また何かあったら、ここに来よう、そうしっかり胸に刻みつけた。
◆ ◆ ◆ ◆ ◆
で、かんじんの結果であるが、食堂・十二指腸共に正常、但し、胃に出血の痕と、少々のびらんがあった。
これか、私を苦しめていたのは!!
とりあえず薬で治るが、ストレスというものを本気で考えないと、結局はまた同じ目に遭うぞ、と怒られてしまった。
しかし、ストレスのない生活って一体・・・
結構、プラス思考なつもりなのだけど、割とくよくよ考えすぎなところはある・・・かな?
だいたい、悩まされる事柄が多すぎるのだ。何のしがらみもない世界なんてだいたいこの社会には無いのだろうが。
というわけで、血液や尿検査の結果については、また来週にでも病院に出向くことにはなりそうだ。
◆ ◆ ◆ ◆ ◆
皆様にはご心配おかけしてしまったのだが、無事にこうして胃カメラは終了。大騒ぎした割には、割とあっさり目な幕引きであるが、地獄の苦しみがなかっただけ、良しとしよう。
まぁ、しばらくは胃に優しい食事でもしていこうと考えている。って、胃に優しい食事って、なんだなんだ?
お粥くらいしか思いつかない自分が情けない。
◆ ◆ ◆ ◆ ◆
おっと、「胃カメラお疲れ様!」といわんばかりに、ちょうどタワーレコードから、タイミング良くペライアの「ショパンエチュード集」、そしてシフラの「Les Rendez-vous de Senlis」(たけみちゃんお薦め盤)のCDが届いた。さぁ、これは明日にでもゆっくり聴くことにしよう。
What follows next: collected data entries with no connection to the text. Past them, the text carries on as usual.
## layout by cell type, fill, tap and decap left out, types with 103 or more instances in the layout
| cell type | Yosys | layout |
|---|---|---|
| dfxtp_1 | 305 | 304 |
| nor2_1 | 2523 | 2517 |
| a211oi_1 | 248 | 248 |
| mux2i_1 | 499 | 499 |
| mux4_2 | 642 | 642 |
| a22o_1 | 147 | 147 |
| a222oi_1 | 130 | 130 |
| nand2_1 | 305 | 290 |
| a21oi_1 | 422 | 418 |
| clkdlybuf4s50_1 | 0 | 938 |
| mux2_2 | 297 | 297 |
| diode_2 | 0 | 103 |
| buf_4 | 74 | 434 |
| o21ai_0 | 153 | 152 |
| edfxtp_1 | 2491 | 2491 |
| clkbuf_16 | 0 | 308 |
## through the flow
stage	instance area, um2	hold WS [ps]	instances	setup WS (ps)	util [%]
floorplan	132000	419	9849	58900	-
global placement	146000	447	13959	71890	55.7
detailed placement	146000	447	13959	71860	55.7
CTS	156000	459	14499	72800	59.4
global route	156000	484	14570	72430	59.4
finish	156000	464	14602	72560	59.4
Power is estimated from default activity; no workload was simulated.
===== design/flow/constraint.sdc =====
current_design iommu

set clk_period 8.5
set clk_io_pct 0.2

create_clock -name clk0 -period $clk_period [get_ports {clk}]

set non_clock_inputs [all_inputs -no_clocks]
set_input_delay [expr $clk_period * $clk_io_pct] -clock clk0 $non_clock_inputs
set_output_delay [expr $clk_period * $clk_io_pct] -clock clk0 [all_outputs]

===== design/flow/run.sh =====
#!/bin/bash
# OpenROAD 26Q1-2900-gdf79404cd8, Yosys 0.63+post, stock flow scripts
make -C /OpenROAD-flow-scripts/flow DESIGN_CONFIG=/design/flow/config.mk WORK_HOME=/design/flow/orfs finish

===== design/flow/config.mk =====
export PLATFORM = sky130hd
export DESIGN_NAME = iommu
export DESIGN_NICKNAME = iommu
export VERILOG_FILES = /design/flow/design.v
export SDC_FILE = /design/flow/constraint.sdc
export NUM_CORES = 4
export LEC_CHECK = 1
export CORE_AREA = 10 10 386 386
export DIE_AREA = 0 0 396 396

===== design/flow/design.v =====
module iommu (
    input wire clk,
    input wire reset,
    input wire [31:0] daddr,             
    input wire translate_request,
    input wire write_en,                 
    input wire [31:0] write_data,        
    output reg [31:0] paddr,             
    output reg [31:0] data_out,          
    output reg translation_done,
    output reg fault,
    input wire [31:0] tlb_paddr,
    input wire tlb_hit,
    output reg tlb_update_valid,
    output reg [31:0] tlb_update_vaddr,
    output reg [31:0] tlb_update_paddr,
    output reg [31:0] l2_addr,
    output reg l2_request,
    output reg [255:0] l2_write_data,    
    output reg l2_write_en,
    input wire [255:0] l2_data,
    input wire l2_done,
    output reg [29:0] ram_read_address,
    output reg ram_read_en,
    input wire [31:0] ram_data_out
);
    typedef enum { IDLE, TLB_CHECK, READ_PDE, WAIT_PDE, CHECK_PDE, READ_PTE, WAIT_PTE, CHECK_PTE, ACCESS_L2, DONE } state_t;
    state_t state;
    reg [31:0] daddr_reg;
    reg [29:0] pde_address;
    reg [31:0] pde_data;
    reg [31:0] page_table_physical_address;
    reg [29:0] pte_address;
    reg [31:0] pte_data;
    reg [31:0] paddr_reg;
    reg fault_reg;
    reg translation_done_reg;
    always @(posedge clk) begin
        if (reset) begin
            state <= IDLE;
            daddr_reg <= 0;
            pde_address <= 0;
            pde_data <= 0;
            page_table_physical_address <= 0;
            pte_address <= 0;
            pte_data <= 0;
            paddr_reg <= 0;
            fault_reg <= 0;
            translation_done_reg <= 0;
            tlb_update_valid <= 0;
            l2_request <= 0;
            l2_write_en <= 0;
            ram_read_en <= 0;
        end else begin
            case (state)
                IDLE: begin
                    if (translate_request) begin
                        daddr_reg <= daddr;
                        state <= TLB_CHECK;
                    end
                    translation_done_reg <= 0;
                    fault_reg <= 0;
                end
                TLB_CHECK: begin
                    if (tlb_hit) begin
                        paddr_reg <= tlb_paddr;
                        l2_addr <= {tlb_paddr[31:5], 5'b0};  
                        l2_request <= 1;
                        l2_write_en <= write_en;
                        if (write_en) l2_write_data <= {224'b0, write_data};
                        state <= ACCESS_L2;
                    end else begin
                        pde_address <= daddr[31:22];  
                        state <= READ_PDE;
                    end
                end
                READ_PDE: begin
                    ram_read_address <= pde_address;
                    ram_read_en <= 1;
                    state <= WAIT_PDE;
                end
                WAIT_PDE: begin
                    ram_read_en <= 0;
                    pde_data <= ram_data_out;
                    state <= CHECK_PDE;
                end
                CHECK_PDE: begin
                    if (!pde_data[0]) begin
                        fault_reg <= 1;
                        state <= DONE;
                    end else begin
                        page_table_physical_address <= pde_data & 32'hFFFFF000;
                        pte_address <= (page_table_physical_address >> 2) + daddr_reg[21:12];
                        state <= READ_PTE;
                    end
                end
                READ_PTE: begin
                    ram_read_address <= pte_address;
                    ram_read_en <= 1;
                    state <= WAIT_PTE;
                end
                WAIT_PTE: begin
                    ram_read_en <= 0;
                    pte_data <= ram_data_out;
                    state <= CHECK_PTE;
                end
                CHECK_PTE: begin
                    if (!pte_data[0]) begin
                        fault_reg <= 1;
                        state <= DONE;
                    end else begin
                        paddr_reg <= (pte_data & 32'hFFFFF000) | (daddr_reg & 32'hFFF);
                        tlb_update_valid <= 1;
                        tlb_update_vaddr <= daddr_reg;
                        tlb_update_paddr <= paddr_reg;
                        l2_addr <= {paddr_reg[31:5], 5'b0};
                        l2_request <= 1;
                        l2_write_en <= write_en;
                        if (write_en) l2_write_data <= {224'b0, write_data};
                        state <= ACCESS_L2;
                    end
                end
                ACCESS_L2: begin
                    tlb_update_valid <= 0;
                    if (l2_done) begin
                        l2_request <= 0;
                        l2_write_en <= 0;
                        if (!write_en) data_out <= l2_data[daddr_reg[4:2]*32 +: 32];
                        state <= DONE;
                    end
                end
                DONE: begin
                    translation_done_reg <= 1;
                    if (!translate_request) begin
                        state <= IDLE;
                        translation_done_reg <= 0;
                        fault_reg <= 0;
                    end
                end
                default: state <= IDLE;
            endcase
        end
    end
    assign paddr = paddr_reg;
    assign translation_done = translation_done_reg;
    assign fault = fault_reg;
endmodule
今日は身も心もすっかり疲れてしまったのでこのへんで・・・
----------------------------------------------------
【本日のピアノ練習メモ】
●ブラームス51練習曲 #07~#10,#16abc
#07(3度を4-1,5-1指で)#08(アルペジオ)#09(指広げ)#10(5指押さえ指均一)
#16a(4指押さえ指均一),#16b(3指押さえ指均一),#16c(2指押さえ指均一)
●全24調4オクターブスケール
●クラーマー=ビューロー60練習曲 #27
#27:両手レガート練習。本日もテンポ86のメトロノーム練習
●バッハ フランス組曲第1番 メヌエットI,II,ジーグ
メヌエットI:弾きこみ段階。
メヌエットII:弾きこみ段階。
ジーグ:どうも拍感がいまひとつ定まっていない。付点の扱いが曖昧になりがち。
●ショパン 24の前奏曲 Op.28 #16 #17
#16:だんだんこの曲をこのまま練習に組み込んでいて良いのか、自信がなくなってきた今日このごろ。
#17:弾きこみ段階。もうちょっと歌わせたいところだが・・・
----------------------------------------------------
本日のおさらい
●クラーマー=ビューロー60練習曲 #10(両手),#8,#22(左手),#16(3-4-5指強化),#19(右分散音型),#20(左分散音型)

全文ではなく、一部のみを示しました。